One of our members who it would seem may have permanent double vision mentioned to me recently that she has resorted to an occlusion contact lens in one eye. This was also something I explored but in the end didn't need.
With respect to surgery: my understanding from my neuro and my ophtha-neuro is that this isn't indicated for double vision in MS caused by cranial nerve damage (the specific nerves that innervates the muscles that control eye movement). I was hopeful that this would be at least a last resort for me, but I was told it was not. I think how this was explained to me was that if it was the muscles themselves that were the problem, that surgery is sometimes an option to correct strabismus; but that in MS this problem is due to nerve damage and thus surgery on the eye muscles is not effective.
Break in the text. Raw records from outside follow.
--- src/rtl/pwm_timebase.sv ---
// rtl/pwm_timebase.sv - shadowed up/down/centre PWM time base with one-shot and events
module pwm_timebase
  import pwm_pkg::*;
#(
  parameter int CNT_W = PWM_CNT_W,
  parameter int PSC_W = PWM_PSC_W
) (
  input  logic             clk,
  input  logic             rst_n,
  input  logic             en,
  input  logic             count_reset,
  input  logic [1:0]       mode,
  input  logic             one_shot,
  input  logic [CNT_W-1:0] period,
  input  logic [PSC_W-1:0] prescale,
  output logic [CNT_W-1:0] count_val,
  output logic             dir,
  output logic             tick,
  output logic             ovf,
  output logic             udf,
  output logic             running
);

  logic [CNT_W-1:0] per_q;
  logic [PSC_W-1:0] psc_exp_q;
  mode_t            mode_q;
  logic             done_q;
  logic             fresh_q;   // no tick yet since clear: a down-mode 0->P load is a start, not a wrap
  logic             step;
  logic [CNT_W-1:0] cnt_d;
  logic             dir_d;
  logic             ovf_d;
  logic             udf_d;
  logic             upd_evt;

  assign running = rst_n & en & ~done_q;

  pwm_prescaler #(.PSC_W(PSC_W)) u_prescaler (
    .clk     (clk),
    .rst_n   (rst_n),
    .en_q    (running),
    .clear   (count_reset),
    .psc_exp (psc_exp_q),
    .step    (step),
    .tick    (tick)
  );

  // Next count/direction and wrap events for a step, per active mode.
  always_comb begin
    cnt_d = count_val;
    dir_d = dir;
    ovf_d = 1'b0;
    udf_d = 1'b0;
    case (mode_q)
      MODE_DOWN: begin
        dir_d = 1'b0;
        if (count_val == '0) begin
          // Shadow reloads on this same edge, so reload with the incoming period.
          cnt_d = period;
          udf_d = 1'b1;
        end else begin
          cnt_d = count_val - CNT_W'(1);
        end
      end
      MODE_UPDOWN: begin
        if (per_q == '0) begin
          cnt_d = '0;
          udf_d = 1'b1;
          dir_d = 1'b1;
        end else if (dir) begin
          if (count_val >= per_q - CNT_W'(1)) begin
            cnt_d = per_q;
            ovf_d = 1'b1;
            dir_d = 1'b0;
          end else begin
            cnt_d = count_val + CNT_W'(1);
          end
        end else begin
          if (count_val <= CNT_W'(1)) begin
            cnt_d = '0;
            udf_d = 1'b1;
            dir_d = 1'b1;
          end else begin
            cnt_d = count_val - CNT_W'(1);
          end
        end
      end
      default: begin
        dir_d = 1'b1;
        if (count_val >= per_q) begin
          cnt_d = '0;
          ovf_d = 1'b1;
        end else begin
          cnt_d = count_val + CNT_W'(1);
        end
      end
    endcase
  end

  assign upd_evt = ((mode_q == MODE_DOWN) || (mode_q == MODE_UPDOWN)) ? udf_d : ovf_d;

  // Shadow registers: transparent while stopped or cleared, else latched at update events.
  always_ff @(posedge clk or negedge rst_n) begin
    if (!rst_n) begin
      per_q     <= '0;
      psc_exp_q <= '0;
      mode_q    <= MODE_UP;
    end else if (!en || count_reset || (step && upd_evt)) begin
      per_q     <= period;
      psc_exp_q <= prescale;
      mode_q    <= mode_t'(mode);
    end
  end

  // Count, direction, event pulses and one-shot completion.
  always_ff @(posedge clk or negedge rst_n) begin
    if (!rst_n) begin
      count_val <= '0;
      dir       <= 1'b1;
      ovf       <= 1'b0;
      udf       <= 1'b0;
      done_q    <= 1'b0;
      fresh_q   <= 1'b1;
    end else if (count_reset) begin
      count_val <= '0;
      dir       <= 1'b1;
      ovf       <= 1'b0;
      udf       <= 1'b0;
      done_q    <= 1'b0;
      fresh_q   <= 1'b1;
    end else if (!en) begin
      ovf       <= 1'b0;
      udf       <= 1'b0;
      done_q    <= 1'b0;
    end else if (step) begin
      count_val <= cnt_d;
      dir       <= dir_d;
      ovf       <= ovf_d;
      udf       <= udf_d;
      fresh_q   <= 1'b0;
      if (one_shot && upd_evt && !(fresh_q && mode_q == MODE_DOWN)) begin
        done_q  <= 1'b1;
      end
    end else begin
      ovf       <= 1'b0;
      udf       <= 1'b0;
    end
  end

endmodule
==> config.mk <==
export PLATFORM = sky130hd
export DESIGN_NAME = i2c_slave
export DESIGN_NICKNAME = d
export VERILOG_FILES = /design/src/rtl/i2c_slave.sv
export SDC_FILE = /design/constraint.sdc
export NUM_CORES = 1
export LEC_CHECK = 0
export ABC_AREA = 1
export CAP_MARGIN = 10
export CORE_MARGIN = 2
export CORE_UTILIZATION = 59
export CTS_BUF_LIST = sky130_fd_sc_hd__clkbuf_16
export CTS_CLUSTER_DIAMETER = 200
export CTS_CLUSTER_SIZE = 24
export DETAILED_ROUTE_END_ITERATION = 10
export PLACE_DENSITY_LB_ADDON = 0.25
export SLEW_MARGIN = 15
export SYNTH_ARGS = -nofsm -noshare
export SYNTH_HDL_FRONTEND = slang
export SYNTH_SLANG_ARGS = --single-unit
==> constraint.sdc <==
create_clock -name clock -period 4.82 [get_ports clock]
set_input_delay 0.964 -clock clock [delete_from_list [all_inputs] [get_ports clock]]
set_output_delay 0.964 -clock clock [all_outputs]
set_load 0.1 [all_outputs]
There is an informative blurb on diplopia on wikipedia:
http :// en. wikipedia .org / wiki / Diplopia
This has been an interesting thread for me as it reminded me of everything I had learned about diplopia and coping with it that I had forgotten. It also reminded me of how distressing it was, and I don't think those who haven't experienced it can understand how tough it can be, esp since it's not like you're in physical pain. But it can severely limit normal functioning, affect quality of life significantly, and shake one's confidence. I hope the suggestions everyone has made here are helpful to you in terms of some ideas to cope, as you wait patiently for recovery.
doublevision1, pastordan, tiredofbeingnumb, ufrustrated2, HVAC
Thanks all for the kind words and advise. Please know that I am very careful in driving, and don't drive at all at night. I like the idea of tape inside the glasses, may have to try that out with a pair of "cheap sunglasses" as the ZZ Top song goes. I guess I am getting around to realizing that theres not a hell of a lot that can be done for us beyond the DMD's and maybe some physical therapy (which I am scheduled to start on 2/9/10). I guess the big hurdle is getting to diagnosis, once you are there it is kind of a let down because not much can be done after that but maybe treat symptoms. Sinking in that this is a lifetime disease process now. This forum has been great for me, glad I found it when I did and I am starting to recognize some of the names now when I read thru the forum. We are all different in where we come from, the way this disease affects us, and the symptoms we exhibit, but the one thing we have in common is that we are fighters. Fighting to stay informed about our disease so we can better live our lives. Looking forward to a long association with all of you!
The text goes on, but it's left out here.